--- START ---
From an optimization exercise on the open Yosys and OpenROAD flow, aimed at small area, a short achievable clock period and few clock cycles per item; shortcuts taken in it are not production practice.
At most, simulation tests tie the RTL to the original design; equivalence was not proved.

north:
==> flow/design.v (excerpt) <==
module nccLogTop (
	input logic clk,
	input logic rst,
	input logic [8:0] inBeat,
	input logic inValid,
	output logic inReady,
	output logic signed [19:0] score,
	output logic scoreValid,
	input logic scoreReady
);
	logic advance;
	logic [8:0] beatQ;
	logic beatValid;
	logic [8:0] skidBeat;
	logic skidValid;
	logic beatLoad;
	logic beatZero;
	logic [2:0] beatExp;
	logic [4:0] beatFrac;
	logic [3:0] fill;
	logic chainScore;
	logic pipeScore;
	logic shiftDesc;
	logic shiftWin;
	logic [nccPkg::PipeBits-1:0] pipe;
	assign advance = !scoreValid || scoreReady;
	assign beatLoad = advance || !beatValid;
	always_ff @(posedge clk) begin
		if (beatLoad) beatQ <= skidValid ? skidBeat : inBeat;
		if (!skidValid) skidBeat <= inBeat;
	end
	always_ff @(posedge clk or posedge rst) begin
		if (rst) begin
			beatValid <= 1'b0;
			skidValid <= 1'b0;
			inReady <= 1'b1;
		end else if (beatLoad) begin
			beatValid <= skidValid || inValid;
			skidValid <= 1'b0;
			inReady <= 1'b1;
		end else if (inValid && !skidValid) begin
  ...
==> module logTap, before the edit <==
module logTap (
	input logic [4:0] frac,
	input logic [3:0] expSum,
	input logic live,
	input logic descNeg,
	output logic [14:0] term,
	output logic neg
);
	logic [5:0] mant;
	logic [20:0] shifted;
	always_comb begin
		mant = {live, frac & {5{live}}};
		shifted = {15'd0, mant} << expSum;
		neg = descNeg && live;
		term = shifted[19:5] ^ {15{neg}};
	end
endmodule
==> module nccLogTop, before the edit <==
module nccLogTop (
	input logic clk,
	input logic rst,
	input logic [8:0] inBeat,
	input logic inValid,
	output logic inReady,
	output logic signed [19:0] score,
	output logic scoreValid,
	input logic scoreReady
);
	logic advance;
	logic [8:0] beatQ;
	logic beatValid;
	logic [8:0] skidBeat;
	logic skidValid;
	logic beatLoad;
	logic beatZero;
	logic [2:0] beatExp;
	logic [4:0] beatFrac;
	logic [3:0] fill;
	logic chainScore;
	logic pipeScore;
	logic shiftDesc;
	logic shiftWin;
	logic [nccPkg::PipeBits-1:0] pipe;
	assign advance = !scoreValid || scoreReady;
	assign beatLoad = advance || !beatValid;
	always_ff @(posedge clk) begin
		if (beatLoad) beatQ <= skidValid ? skidBeat : inBeat;
		if (!skidValid) skidBeat <= inBeat;
	end
	always_ff @(posedge clk or posedge rst) begin
		if (rst) begin
			beatValid <= 1'b0;
			skidValid <= 1'b0;
			inReady <= 1'b1;
		end else if (beatLoad) begin
			beatValid <= skidValid || inValid;
			skidValid <= 1'b0;
			inReady <= 1'b1;
		end else if (inValid && !skidValid) begin
			skidValid <= 1'b1;
			inReady <= 1'b0;
		end
	end
	logDecode decode (
		.mag(beatQ[8] ? {1'b0, beatQ[6:0]} : beatQ[7:0]),
		.zero(beatZero), .exp(beatExp), .frac(beatFrac));
	assign shiftDesc = advance && beatValid && beatQ[8];
	assign shiftWin = advance && beatValid && !beatQ[8];
	always_ff @(posedge clk or posedge rst) begin
		if (rst) begin
			fill <= '0;
			chainScore <= 1'b0;
			pipeScore <= 1'b0;
		end else if (advance) begin
			chainScore <= shiftWin && (fill >= 4'd7);
			pipeScore <= chainScore;
			if (shiftDesc) begin
				fill <= '0;
			end else if (shiftWin && fill != 4'd8) begin
				fill <= fill + 1'b1;
			end
		end
	end
	tapArray taps (.clk, .rst, .shiftDesc, .shiftWin, .decNeg(beatQ[7]), .decZero(beatZero),
		.decExp(beatExp), .decFrac(beatFrac), .pipeLoad(advance), .pipe);
	scoreResult result (.clk, .rst, .advance, .pipe, .sumValid(pipeScore),
		.score, .scoreValid);
endmodule
Settings: LEC_CHECK=0, ABC_AREA=1, CAP_MARGIN=20, CORE_MARGIN=2, CORE_UTILIZATION=40, SLEW_MARGIN=20; clock period 10.0 ns.
standard.sh (not shown) runs the stock make flow with config.mk's settings and CLKGATE_MAP_FILE= SYNTH_SCRIPT=/design/flow/synth_recipe.tcl, a recipe that flattens the netlist after the stock synthesis.
==> flow/flow/run.sh <==
#!/bin/bash
# The standard layout, with the port buffers made from buf_4 cells instead
# of the delay buffers buffer_ports picks by default, and timing repair
# asked to leave a setup margin.
set -euo pipefail
bash standard.sh BUFFER_PORTS_ARGS="-buffer_cell sky130_fd_sc_hd__buf_4" SETUP_SLACK_MARGIN=6.9 finish > standard.log 2>&1
Inputs modified between north and south:
==> flow/design.v, changed modules only <==
module logTap (
	input logic [4:0] frac,
	input logic [3:0] expSum,
	input logic live,
	input logic descNeg,
	output logic [14:0] term,
	output logic neg
);
	logic [20:0] shifted;
	always_comb begin
		shifted = {15'd0, 1'b1, frac} << expSum;
		neg = descNeg && live;
		term = (shifted[19:5] & {15{live}}) ^ {15{neg}};
	end
endmodule
module nccLogTop (
	input logic clk,
	input logic rst,
	input logic [8:0] inBeat,
	input logic inValid,
	output logic inReady,
	output logic signed [19:0] score,
	output logic scoreValid,
	input logic scoreReady
);
	logic advance;
	logic [8:0] beatQ;
	logic beatValid;
	logic [8:0] skidBeat;
	logic skidValid;
	logic inStall;
	logic beatLoad;
	logic beatZero;
	logic [2:0] beatExp;
	logic [4:0] beatFrac;
	logic [3:0] fill;
	logic chainScore;
	logic pipeScore;
	logic descBeat;
	logic winBeat;
	logic shiftDesc;
	logic shiftWin;
	logic [nccPkg::PipeBits-1:0] pipe;
	assign advance = !scoreValid || scoreReady;
	assign beatLoad = advance || !beatValid;
	always_ff @(posedge clk) begin
		if (beatLoad) beatQ <= skidValid ? skidBeat : inBeat;
		if (!skidValid) skidBeat <= inBeat;
	end
	always_ff @(posedge clk or posedge rst) begin
		if (rst) begin
			beatValid <= 1'b0;
			skidValid <= 1'b0;
			inStall <= 1'b0;
		end else if (beatLoad) begin
			beatValid <= skidValid || inValid;
			skidValid <= 1'b0;
			inStall <= 1'b0;
		end else if (inValid && !skidValid) begin
			skidValid <= 1'b1;
			inStall <= 1'b1;
		end
	end
	assign inReady = !inStall;
	logDecode decode (
		.mag(beatQ[8] ? {1'b0, beatQ[6:0]} : beatQ[7:0]),
		.zero(beatZero), .exp(beatExp), .frac(beatFrac));
	assign descBeat = beatValid && beatQ[8];
	assign winBeat = beatValid && !beatQ[8];
	assign shiftDesc = advance && descBeat;
	assign shiftWin = advance && winBeat;
	always_ff @(posedge clk or posedge rst) begin
		if (rst) begin
			fill <= '0;
			chainScore <= 1'b0;
			pipeScore <= 1'b0;
		end else if (advance) begin
			chainScore <= winBeat && (fill >= 4'd7);
			pipeScore <= chainScore;
			if (descBeat) begin
				fill <= '0;
			end else if (winBeat && fill != 4'd8) begin
				fill <= fill + 1'b1;
			end
		end
	end
	tapArray taps (.clk, .rst, .shiftDesc, .shiftWin, .decNeg(beatQ[7]), .decZero(beatZero),
		.decExp(beatExp), .decFrac(beatFrac), .pipeLoad(advance), .pipe);
	scoreResult result (.clk, .rst, .advance, .pipe, .sumValid(pipeScore),
		.score, .scoreValid);
endmodule
south vs. north: average size of a mapped cell went up by 0.76%.
On south: number of cells produced by synthesis is 78 lower than what north gave.
south and north ended up with roughly the same post-layout utilization of the core.
Transition time at the pin with the least slew margin was higher in south than in north.
Compared with north, in south tightest slew margin relative to the limit decreased 10 points; detailed-placement wirelength estimate increased 5.3%.
north → south: violation count after the first detailed-routing iteration +173, global-route usage +1.8 points.
As of south, number of ordinary and repair buffers in the finished layout had fallen by more than 10% compared to north.
Testbench counts of south, summed over its fixed seeds: cycles 3,360, items 2,848.
Only the layout flow was run in north; the RTL was not checked for function there.

-- port drivers added, routing unchanged --
The flow's constraints put no driver on any port. The routed layouts listed below were extracted and timed again, unchanged, in two steps.
Step 1: set_driving_cell puts a clkbuf_16 on clk and a buf_2 on each other input, an assumption about the parent block.
Step 2, shift: input delay + t, output delay - t, t = (earliest + latest rising clock arrival at the registers) / 2. This alone moves slack from input paths to output paths.
Three values: ideal ports, drivers, drivers and shift; two values: the first two.
| run | t, ns | setup slack, ns | worst setup path after step 2 | slew at the worst register clock pin (ns) |
|---|---|---|---|---|
| north | 0.615 | 6.802 / 6.745 / 6.353 | input to register | 0.06 / 0.06 |
| south | 0.605 | 6.824 / 6.769 / 6.444 | input to register | 0.06 / 0.06 |
After both steps setup and hold are still met in every run listed. For north, which loses most, drivers alone change the setup slack by -0.057 ns; drivers and shift together by -0.449 ns.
--- END ---
### Description of the task
What is needed is each line of the entries that contains the word "before".

### Task answer
==> module logTap, before the edit <==
==> module nccLogTop, before the edit <==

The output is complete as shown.